● **Data shown**
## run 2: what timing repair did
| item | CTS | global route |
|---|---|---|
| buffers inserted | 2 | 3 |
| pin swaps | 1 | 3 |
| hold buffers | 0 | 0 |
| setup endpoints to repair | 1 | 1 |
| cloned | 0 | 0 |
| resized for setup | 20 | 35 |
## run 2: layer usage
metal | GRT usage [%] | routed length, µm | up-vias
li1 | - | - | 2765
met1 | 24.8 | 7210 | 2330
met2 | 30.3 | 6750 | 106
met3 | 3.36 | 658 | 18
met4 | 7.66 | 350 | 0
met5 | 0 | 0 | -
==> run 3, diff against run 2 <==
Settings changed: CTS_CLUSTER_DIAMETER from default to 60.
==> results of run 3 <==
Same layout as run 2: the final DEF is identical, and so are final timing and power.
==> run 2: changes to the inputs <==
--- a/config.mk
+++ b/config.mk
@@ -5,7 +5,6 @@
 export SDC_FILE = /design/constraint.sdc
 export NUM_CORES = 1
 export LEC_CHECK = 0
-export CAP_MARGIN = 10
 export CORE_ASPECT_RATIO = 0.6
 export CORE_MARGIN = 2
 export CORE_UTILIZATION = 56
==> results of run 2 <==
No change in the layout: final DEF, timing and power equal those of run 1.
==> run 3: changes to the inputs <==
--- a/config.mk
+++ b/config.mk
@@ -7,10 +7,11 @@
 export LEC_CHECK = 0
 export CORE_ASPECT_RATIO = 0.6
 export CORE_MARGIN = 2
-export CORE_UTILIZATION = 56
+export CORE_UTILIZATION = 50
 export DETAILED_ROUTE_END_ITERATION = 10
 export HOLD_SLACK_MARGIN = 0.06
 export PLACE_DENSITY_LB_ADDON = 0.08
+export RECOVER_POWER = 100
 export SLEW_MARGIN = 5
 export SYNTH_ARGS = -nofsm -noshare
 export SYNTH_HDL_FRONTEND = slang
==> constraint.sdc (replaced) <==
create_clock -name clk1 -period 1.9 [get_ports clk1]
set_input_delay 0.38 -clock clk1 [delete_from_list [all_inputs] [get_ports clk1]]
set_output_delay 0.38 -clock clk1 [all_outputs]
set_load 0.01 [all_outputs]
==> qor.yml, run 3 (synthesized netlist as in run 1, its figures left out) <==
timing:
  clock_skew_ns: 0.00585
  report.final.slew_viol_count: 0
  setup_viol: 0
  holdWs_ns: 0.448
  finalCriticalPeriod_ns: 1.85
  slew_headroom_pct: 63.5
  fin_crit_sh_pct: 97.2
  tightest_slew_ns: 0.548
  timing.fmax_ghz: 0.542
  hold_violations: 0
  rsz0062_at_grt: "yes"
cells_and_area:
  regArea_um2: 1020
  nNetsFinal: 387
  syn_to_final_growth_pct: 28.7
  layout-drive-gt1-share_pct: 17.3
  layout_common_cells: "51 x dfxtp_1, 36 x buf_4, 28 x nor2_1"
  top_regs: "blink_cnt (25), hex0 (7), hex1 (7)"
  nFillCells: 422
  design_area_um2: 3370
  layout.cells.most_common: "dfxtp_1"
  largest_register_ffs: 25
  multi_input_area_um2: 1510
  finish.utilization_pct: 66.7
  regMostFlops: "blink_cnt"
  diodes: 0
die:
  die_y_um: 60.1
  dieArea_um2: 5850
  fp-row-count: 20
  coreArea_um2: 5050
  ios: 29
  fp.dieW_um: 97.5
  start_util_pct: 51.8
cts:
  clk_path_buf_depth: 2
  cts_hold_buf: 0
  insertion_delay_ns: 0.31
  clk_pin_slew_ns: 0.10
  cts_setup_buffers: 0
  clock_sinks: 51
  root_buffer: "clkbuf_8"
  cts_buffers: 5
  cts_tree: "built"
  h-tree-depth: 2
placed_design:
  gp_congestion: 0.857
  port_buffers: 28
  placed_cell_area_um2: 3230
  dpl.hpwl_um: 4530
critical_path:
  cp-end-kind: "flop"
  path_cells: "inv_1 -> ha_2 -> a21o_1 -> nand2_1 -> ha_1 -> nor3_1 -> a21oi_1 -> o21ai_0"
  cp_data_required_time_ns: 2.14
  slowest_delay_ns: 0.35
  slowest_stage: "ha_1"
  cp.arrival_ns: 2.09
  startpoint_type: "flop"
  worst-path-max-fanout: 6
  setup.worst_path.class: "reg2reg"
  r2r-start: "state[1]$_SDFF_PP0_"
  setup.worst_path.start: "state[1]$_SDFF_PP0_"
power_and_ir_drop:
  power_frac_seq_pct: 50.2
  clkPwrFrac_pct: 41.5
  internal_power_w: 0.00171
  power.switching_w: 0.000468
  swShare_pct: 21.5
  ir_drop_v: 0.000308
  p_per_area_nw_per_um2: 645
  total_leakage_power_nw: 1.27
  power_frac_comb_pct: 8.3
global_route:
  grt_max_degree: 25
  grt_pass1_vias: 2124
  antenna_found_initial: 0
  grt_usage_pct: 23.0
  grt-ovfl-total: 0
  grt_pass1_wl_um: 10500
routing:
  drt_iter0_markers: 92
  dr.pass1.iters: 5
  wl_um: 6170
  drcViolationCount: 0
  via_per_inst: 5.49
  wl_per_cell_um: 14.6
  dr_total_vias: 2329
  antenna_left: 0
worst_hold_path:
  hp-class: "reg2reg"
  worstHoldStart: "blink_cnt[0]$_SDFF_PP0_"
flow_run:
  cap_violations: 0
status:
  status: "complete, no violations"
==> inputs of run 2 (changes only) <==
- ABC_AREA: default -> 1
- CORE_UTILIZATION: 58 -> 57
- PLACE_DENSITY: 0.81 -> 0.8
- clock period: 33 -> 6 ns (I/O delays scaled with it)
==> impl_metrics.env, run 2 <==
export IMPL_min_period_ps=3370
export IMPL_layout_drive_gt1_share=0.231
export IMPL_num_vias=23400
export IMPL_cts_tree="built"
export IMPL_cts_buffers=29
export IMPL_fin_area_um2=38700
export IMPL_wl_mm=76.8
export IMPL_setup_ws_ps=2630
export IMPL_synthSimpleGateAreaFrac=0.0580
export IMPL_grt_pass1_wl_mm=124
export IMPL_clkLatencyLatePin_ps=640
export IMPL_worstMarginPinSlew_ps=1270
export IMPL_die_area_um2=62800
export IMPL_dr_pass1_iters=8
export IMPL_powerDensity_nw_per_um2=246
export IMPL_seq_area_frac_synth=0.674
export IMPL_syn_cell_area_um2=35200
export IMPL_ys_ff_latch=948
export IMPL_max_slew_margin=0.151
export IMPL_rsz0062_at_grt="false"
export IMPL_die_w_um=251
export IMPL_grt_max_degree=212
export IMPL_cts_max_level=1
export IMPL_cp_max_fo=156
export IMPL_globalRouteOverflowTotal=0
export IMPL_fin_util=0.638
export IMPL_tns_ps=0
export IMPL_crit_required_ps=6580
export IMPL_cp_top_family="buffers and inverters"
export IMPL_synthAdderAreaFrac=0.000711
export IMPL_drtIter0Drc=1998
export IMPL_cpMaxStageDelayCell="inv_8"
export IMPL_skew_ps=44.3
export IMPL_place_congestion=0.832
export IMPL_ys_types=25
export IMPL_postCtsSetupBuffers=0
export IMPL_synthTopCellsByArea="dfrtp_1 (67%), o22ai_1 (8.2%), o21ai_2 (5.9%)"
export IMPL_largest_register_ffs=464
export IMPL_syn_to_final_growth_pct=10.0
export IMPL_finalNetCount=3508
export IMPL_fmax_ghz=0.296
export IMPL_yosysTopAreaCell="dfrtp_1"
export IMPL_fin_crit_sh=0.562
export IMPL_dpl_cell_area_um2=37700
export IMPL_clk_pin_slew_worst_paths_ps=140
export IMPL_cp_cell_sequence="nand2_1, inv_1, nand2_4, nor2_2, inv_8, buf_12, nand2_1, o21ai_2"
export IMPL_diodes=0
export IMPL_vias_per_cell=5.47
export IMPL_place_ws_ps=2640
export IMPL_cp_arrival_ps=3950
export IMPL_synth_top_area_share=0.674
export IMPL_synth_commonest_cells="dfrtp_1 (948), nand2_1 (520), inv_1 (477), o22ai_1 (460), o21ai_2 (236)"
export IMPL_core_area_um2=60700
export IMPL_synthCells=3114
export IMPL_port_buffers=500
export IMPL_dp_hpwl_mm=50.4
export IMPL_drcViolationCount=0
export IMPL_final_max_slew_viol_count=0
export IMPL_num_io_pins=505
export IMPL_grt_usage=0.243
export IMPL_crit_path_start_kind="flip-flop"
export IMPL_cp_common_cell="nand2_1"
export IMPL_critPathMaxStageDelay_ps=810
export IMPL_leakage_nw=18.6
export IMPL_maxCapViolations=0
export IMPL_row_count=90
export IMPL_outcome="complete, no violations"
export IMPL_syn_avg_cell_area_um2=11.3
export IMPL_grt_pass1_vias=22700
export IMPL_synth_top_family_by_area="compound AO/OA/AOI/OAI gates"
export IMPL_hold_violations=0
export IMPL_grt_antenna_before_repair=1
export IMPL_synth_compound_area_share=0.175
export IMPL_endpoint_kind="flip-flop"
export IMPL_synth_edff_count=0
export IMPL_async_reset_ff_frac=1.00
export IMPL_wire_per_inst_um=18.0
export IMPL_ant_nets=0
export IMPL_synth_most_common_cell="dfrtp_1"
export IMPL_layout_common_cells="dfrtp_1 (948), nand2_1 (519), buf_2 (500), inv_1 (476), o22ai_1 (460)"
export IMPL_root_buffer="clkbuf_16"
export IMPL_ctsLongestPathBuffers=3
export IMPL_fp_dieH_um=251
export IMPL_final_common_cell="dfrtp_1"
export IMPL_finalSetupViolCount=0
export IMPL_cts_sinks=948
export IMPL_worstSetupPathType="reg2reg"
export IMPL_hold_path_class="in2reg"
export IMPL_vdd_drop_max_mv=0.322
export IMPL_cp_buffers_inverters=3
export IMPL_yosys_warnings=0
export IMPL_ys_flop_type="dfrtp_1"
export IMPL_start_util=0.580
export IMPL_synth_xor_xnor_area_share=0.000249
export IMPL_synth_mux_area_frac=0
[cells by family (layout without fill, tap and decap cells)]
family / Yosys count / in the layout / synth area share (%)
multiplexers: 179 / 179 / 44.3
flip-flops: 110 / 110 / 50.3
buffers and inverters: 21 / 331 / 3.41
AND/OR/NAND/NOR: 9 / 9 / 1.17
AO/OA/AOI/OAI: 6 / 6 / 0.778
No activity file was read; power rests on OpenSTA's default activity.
==> src/rtl/sram_qpi_reader.sv <==
// sram_qpi_reader
// Streams captured samples back out of an external quad-SPI SRAM that is
// already in SQI mode. A start issues READ_CMD, a 24-bit address and
// DUMMY_CLOCKS dummy clocks, then packs the returned nibbles into bytes and
// delivers them on a valid/ready stream.
//
// Ports
//   clock, reset_n        system clock, synchronous active-low reset
//   start                 one-cycle request, honoured only in IDLE
//   start_addr, length    first byte address / byte count, latched on start
//   busy, done            transfer in progress / final byte accepted (pulse)
//   data_out, data_valid  byte stream out (first nibble received is [7:4])
//   data_ready            consumer accept
//   sram_cs               active-low chip select
//   sram_clock            SRAM clock, idle low
//   sram_sio_tdo/_tdi/_oe SIO[3:0] drive value, sampled value, drive enable
module sram_qpi_reader #(
   parameter logic [7:0] READ_CMD     = 8'h03,
   parameter int         DUMMY_CLOCKS = 2
) (
   input  logic        clock,
   input  logic        reset_n,
   input  logic        start,
   input  logic [23:0] start_addr,
   input  logic [15:0] length,
   output logic        busy,
   output logic        done,
   output logic [7:0]  data_out,
   output logic        data_valid,
   input  logic        data_ready,
   output logic        sram_cs,
   output logic        sram_clock,
   output logic [3:0]  sram_sio_tdo,
   input  logic [3:0]  sram_sio_tdi,
   output logic [3:0]  sram_sio_oe
);

   typedef enum logic [2:0] {IDLE, CMD, ADDR, DUMMY, READ, FINISH} state_t;

   localparam logic [3:0] DUMMY_LAST = 4'(DUMMY_CLOCKS - 1);

   state_t      state;
   logic        phase;       // 0: sram_clock low half, 1: high half
   logic        nib_sel;     // 0: next sample is the high nibble of a byte
   logic [3:0]  cnt;         // SRAM clock index inside CMD/ADDR/DUMMY
   logic [23:0] addr;
   logic [15:0] bytes_left;
   logic [3:0]  hi_nib;
   logic        zero_done;   // done pulse for a zero-length request

   logic hs;
   logic stall;

   assign hs    = data_valid && data_ready;
   // A byte may only start clocking in once the output register is free or
   // being emptied this cycle; otherwise hold the SRAM clock low.
   assign stall = !nib_sel && data_valid && !data_ready;

   assign busy  = (state != IDLE);
   // done must coincide with the handshake of the final byte, so it is
   // decoded from the handshake rather than registered.
   assign done  = zero_done || (state == FINISH && hs);

   function automatic logic [3:0] addr_nib(input logic [23:0] a, input logic [3:0] i);
      case (i)
         4'd0:    return a[23:20];
         4'd1:    return a[19:16];
         4'd2:    return a[15:12];
         4'd3:    return a[11:8];
         4'd4:    return a[7:4];
         4'd5:    return a[3:0];
         default: return 4'h0;
      endcase
   endfunction

   always_ff @(posedge clock) begin
      if (!reset_n) begin
         state        <= IDLE;
         phase        <= 1'b0;
         nib_sel      <= 1'b0;
         cnt          <= '0;
         addr         <= '0;
         bytes_left   <= '0;
         hi_nib       <= '0;
         zero_done    <= 1'b0;
         data_out     <= '0;
         data_valid   <= 1'b0;
         sram_cs      <= 1'b1;
         sram_clock   <= 1'b0;
         sram_sio_tdo <= '0;
         sram_sio_oe  <= '0;
      end else begin
         zero_done <= 1'b0;
         if (hs) data_valid <= 1'b0;

         case (state)
            IDLE: begin
               if (start) begin
                  if (length == '0) begin
                     zero_done <= 1'b1;
                  end else begin
                     addr         <= start_addr;
                     bytes_left   <= length;
                     cnt          <= '0;
                     phase        <= 1'b0;
                     sram_cs      <= 1'b0;
                     sram_clock   <= 1'b0;
                     sram_sio_oe  <= 4'hF;
                     sram_sio_tdo <= READ_CMD[7:4];
                     state        <= CMD;
                  end
               end
            end

            CMD, ADDR, DUMMY: begin
               if (!phase) begin
                  phase      <= 1'b1;
                  sram_clock <= 1'b1;
               end else begin
                  // End of an SRAM clock: next nibble goes out with phase 0.
                  phase      <= 1'b0;
                  sram_clock <= 1'b0;
                  cnt        <= cnt + 4'd1;
                  case (state)
                     CMD: begin
                        if (cnt == 4'd0) begin
                           sram_sio_tdo <= READ_CMD[3:0];
                        end else begin
                           cnt          <= '0;
                           sram_sio_tdo <= addr_nib(addr, 4'd0);
                           state        <= ADDR;
                        end
                     end
                     ADDR: begin
                        if (cnt != 4'd5) begin
                           sram_sio_tdo <= addr_nib(addr, cnt + 4'd1);
                        end else begin
                           cnt          <= '0;
                           nib_sel      <= 1'b0;
                           sram_sio_oe  <= 4'h0;
                           sram_sio_tdo <= 4'h0;
                           state        <= (DUMMY_CLOCKS == 0) ? READ : DUMMY;
                        end
                     end
                     DUMMY: begin
                        if (cnt == DUMMY_LAST) begin
                           nib_sel <= 1'b0;
                           state   <= READ;
                        end
                     end
                     default: ;
                  endcase
               end
            end

            READ: begin
               if (!phase) begin
                  if (!stall) begin
                     phase      <= 1'b1;
                     sram_clock <= 1'b1;
                  end
               end else begin
                  phase      <= 1'b0;
                  sram_clock <= 1'b0;
                  if (!nib_sel) begin
                     hi_nib  <= sram_sio_tdi;
                     nib_sel <= 1'b1;
                  end else begin
                     nib_sel    <= 1'b0;
                     data_out   <= {hi_nib, sram_sio_tdi};
                     data_valid <= 1'b1;
                     bytes_left <= bytes_left - 16'd1;
                     if (bytes_left == 16'd1) begin
                        // Last nibble in: release the SRAM, then wait for
                        // the consumer to take the final byte.
                        sram_cs <= 1'b1;
                        state   <= FINISH;
                     end
                  end
               end
            end

            FINISH: begin
               if (hs) state <= IDLE;
            end

            default: state <= IDLE;
         endcase
      end
   end

endmodule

● **Exercise goal**
Where the line holding "export IMPL_synth_xor_xnor_area_share=0.000249" appears in the listing above, start reproducing exactly, and end with the line holding "AO/OA/AOI/OAI: 6 / 6 / 0.778".

● **Completed task**
export IMPL_synth_xor_xnor_area_share=0.000249
export IMPL_synth_mux_area_frac=0
[cells by family (layout without fill, tap and decap cells)]
family / Yosys count / in the layout / synth area share (%)
multiplexers: 179 / 179 / 44.3
flip-flops: 110 / 110 / 50.3
buffers and inverters: 21 / 331 / 3.41
AND/OR/NAND/NOR: 9 / 9 / 1.17
AO/OA/AOI/OAI: 6 / 6 / 0.778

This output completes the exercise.